SPL is sound pressure level and it corresponds to output which is measured in decibels (dbs).

Hi Ron,

My 606 has shipped and I looked in the manual and:

Crossover Adjustment
(40/50/60/80/100/120/150/200Hz)


So wouldn't I be ok to set it at 150 given my speakers and use RCA?

Also I looked on Polk's website at the RM8:

Overall Frequency
Response 95Hz-24kHz
Lower -3dB Limit 130Hz
Upper -3dB Limit 20kHz


So I see where you got the 130hz but how can "overall be 95 to 24" but then "lower be 130hz"?

Finally, I have noticed that we are now moving on up into the $500 to $600 range. I started with a sub at about $300. Then upped the budget to $400. I might need to stick with a $400 range. Sorry. I looked again at the SVS PB10-NSD but I couldn't see the crossover info? Could it be back on the list? And later get a second if necessary?
post #3328 of 18702
What would be the recommended size speaker wire for a satellite system (RM6880)?

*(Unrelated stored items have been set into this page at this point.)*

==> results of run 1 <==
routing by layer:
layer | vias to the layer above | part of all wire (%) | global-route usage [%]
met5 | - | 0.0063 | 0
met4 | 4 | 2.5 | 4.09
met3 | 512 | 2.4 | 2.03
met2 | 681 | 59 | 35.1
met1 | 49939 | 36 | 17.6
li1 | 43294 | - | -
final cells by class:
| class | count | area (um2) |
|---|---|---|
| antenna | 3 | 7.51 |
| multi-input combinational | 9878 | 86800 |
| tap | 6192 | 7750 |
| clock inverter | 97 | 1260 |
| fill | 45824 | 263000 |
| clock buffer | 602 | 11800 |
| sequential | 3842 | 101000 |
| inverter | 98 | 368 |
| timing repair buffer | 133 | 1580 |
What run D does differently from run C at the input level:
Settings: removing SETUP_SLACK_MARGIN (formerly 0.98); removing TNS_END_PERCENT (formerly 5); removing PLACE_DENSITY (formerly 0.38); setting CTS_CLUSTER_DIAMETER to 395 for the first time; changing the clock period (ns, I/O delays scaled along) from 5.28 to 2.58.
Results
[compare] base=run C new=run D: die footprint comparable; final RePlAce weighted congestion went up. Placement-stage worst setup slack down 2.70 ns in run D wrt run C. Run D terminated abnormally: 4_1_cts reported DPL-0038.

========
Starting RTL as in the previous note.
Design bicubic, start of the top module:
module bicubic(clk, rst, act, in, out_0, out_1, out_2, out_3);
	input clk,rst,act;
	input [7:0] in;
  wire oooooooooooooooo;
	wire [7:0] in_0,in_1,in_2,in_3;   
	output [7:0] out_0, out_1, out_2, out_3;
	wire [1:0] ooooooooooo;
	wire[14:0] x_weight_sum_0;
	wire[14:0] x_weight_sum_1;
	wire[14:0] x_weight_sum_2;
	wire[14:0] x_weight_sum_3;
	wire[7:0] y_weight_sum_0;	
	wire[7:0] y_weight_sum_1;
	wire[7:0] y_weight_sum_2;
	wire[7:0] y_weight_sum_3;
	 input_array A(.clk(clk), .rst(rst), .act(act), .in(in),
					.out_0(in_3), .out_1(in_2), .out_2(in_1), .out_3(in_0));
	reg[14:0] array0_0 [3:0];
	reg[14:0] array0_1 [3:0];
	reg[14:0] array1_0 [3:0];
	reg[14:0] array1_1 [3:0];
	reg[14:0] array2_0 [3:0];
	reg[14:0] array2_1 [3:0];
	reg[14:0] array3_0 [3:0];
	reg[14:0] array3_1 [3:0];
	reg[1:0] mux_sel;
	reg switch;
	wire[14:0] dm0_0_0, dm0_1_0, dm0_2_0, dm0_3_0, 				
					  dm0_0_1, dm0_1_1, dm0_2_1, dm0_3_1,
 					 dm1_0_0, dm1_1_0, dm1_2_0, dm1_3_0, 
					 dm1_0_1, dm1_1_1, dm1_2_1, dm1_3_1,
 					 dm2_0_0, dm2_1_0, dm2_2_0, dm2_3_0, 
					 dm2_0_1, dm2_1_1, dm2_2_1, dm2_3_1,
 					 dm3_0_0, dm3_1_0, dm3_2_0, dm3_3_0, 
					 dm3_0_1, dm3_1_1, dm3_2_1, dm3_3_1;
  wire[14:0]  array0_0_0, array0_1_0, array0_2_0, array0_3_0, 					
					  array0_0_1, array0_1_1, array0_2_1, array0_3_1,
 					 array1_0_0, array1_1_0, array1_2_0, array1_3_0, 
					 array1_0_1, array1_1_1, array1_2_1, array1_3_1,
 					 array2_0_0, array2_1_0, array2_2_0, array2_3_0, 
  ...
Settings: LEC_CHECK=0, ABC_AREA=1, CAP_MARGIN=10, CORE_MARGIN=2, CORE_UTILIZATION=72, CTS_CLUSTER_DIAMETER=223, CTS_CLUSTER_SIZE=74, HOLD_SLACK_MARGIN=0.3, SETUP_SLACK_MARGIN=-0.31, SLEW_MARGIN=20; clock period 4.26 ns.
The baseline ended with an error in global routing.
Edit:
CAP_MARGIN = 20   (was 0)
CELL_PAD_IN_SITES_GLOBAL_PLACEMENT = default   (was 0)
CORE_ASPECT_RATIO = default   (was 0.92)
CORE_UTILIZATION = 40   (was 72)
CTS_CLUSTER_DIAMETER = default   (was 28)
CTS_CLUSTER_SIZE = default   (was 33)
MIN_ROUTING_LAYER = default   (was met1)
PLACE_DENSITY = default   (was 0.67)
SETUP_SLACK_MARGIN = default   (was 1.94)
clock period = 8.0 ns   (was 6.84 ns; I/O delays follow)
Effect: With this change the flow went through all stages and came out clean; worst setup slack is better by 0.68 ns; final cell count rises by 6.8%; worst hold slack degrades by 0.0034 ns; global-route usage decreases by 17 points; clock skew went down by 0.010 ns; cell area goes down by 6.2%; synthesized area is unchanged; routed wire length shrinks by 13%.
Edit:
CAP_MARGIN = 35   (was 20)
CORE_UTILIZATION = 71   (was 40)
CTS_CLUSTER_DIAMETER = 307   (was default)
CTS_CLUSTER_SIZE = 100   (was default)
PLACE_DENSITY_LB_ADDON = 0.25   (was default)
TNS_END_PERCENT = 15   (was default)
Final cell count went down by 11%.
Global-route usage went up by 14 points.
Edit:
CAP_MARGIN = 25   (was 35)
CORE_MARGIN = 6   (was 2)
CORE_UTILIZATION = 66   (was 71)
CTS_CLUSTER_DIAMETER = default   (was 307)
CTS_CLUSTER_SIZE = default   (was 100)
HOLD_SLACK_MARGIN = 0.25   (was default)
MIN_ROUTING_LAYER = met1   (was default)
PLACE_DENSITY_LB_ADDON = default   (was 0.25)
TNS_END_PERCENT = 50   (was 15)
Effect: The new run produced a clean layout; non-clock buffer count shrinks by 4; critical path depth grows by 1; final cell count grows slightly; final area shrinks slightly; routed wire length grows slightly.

And another question for you polk guys.
I have the RM6880 as we speak, not set up yet. I am also thinking about returning them and getting 2 monitor 60's, and a csi2. Would that be a good set up to get started (if i want to go that route)? And i am planning on possibly getting the Onkyo 606, would that be an ok receiver for the monitor 60's and csi2?
post #3329 of 18702
What's the rule on using a different gauge speaker wire for one of my speakers?

The guy that sold me his Monitor 30s sent two sets of huge speaker wire (probably 10 or 12 gauge). But the won't reach far enough for my surrounds or fronts, so I was just going to use one of them to connect my center channel.

Bad idea? Let me know, I'm starting to hook everything up right now.
post #3330 of 18702
Quote:
Originally Posted by ajstan99 View Post

Mike - try craigslist. Post on both Cleveland and Akron. The buyer would come and pick them up. No shipping and you get cash. Feel free to PM me if you have any questions.

Just for god sakes don't have them come to your house to pick it up. Meeting at a grocery store parking lot or something is always a better idea.

I am not a security freak or anything, but some of those people on Craigslist are...well crazy..and i sure as hell wouldn't want them to know where I am living. Especially if i have hundreds/thousands in AV equipment.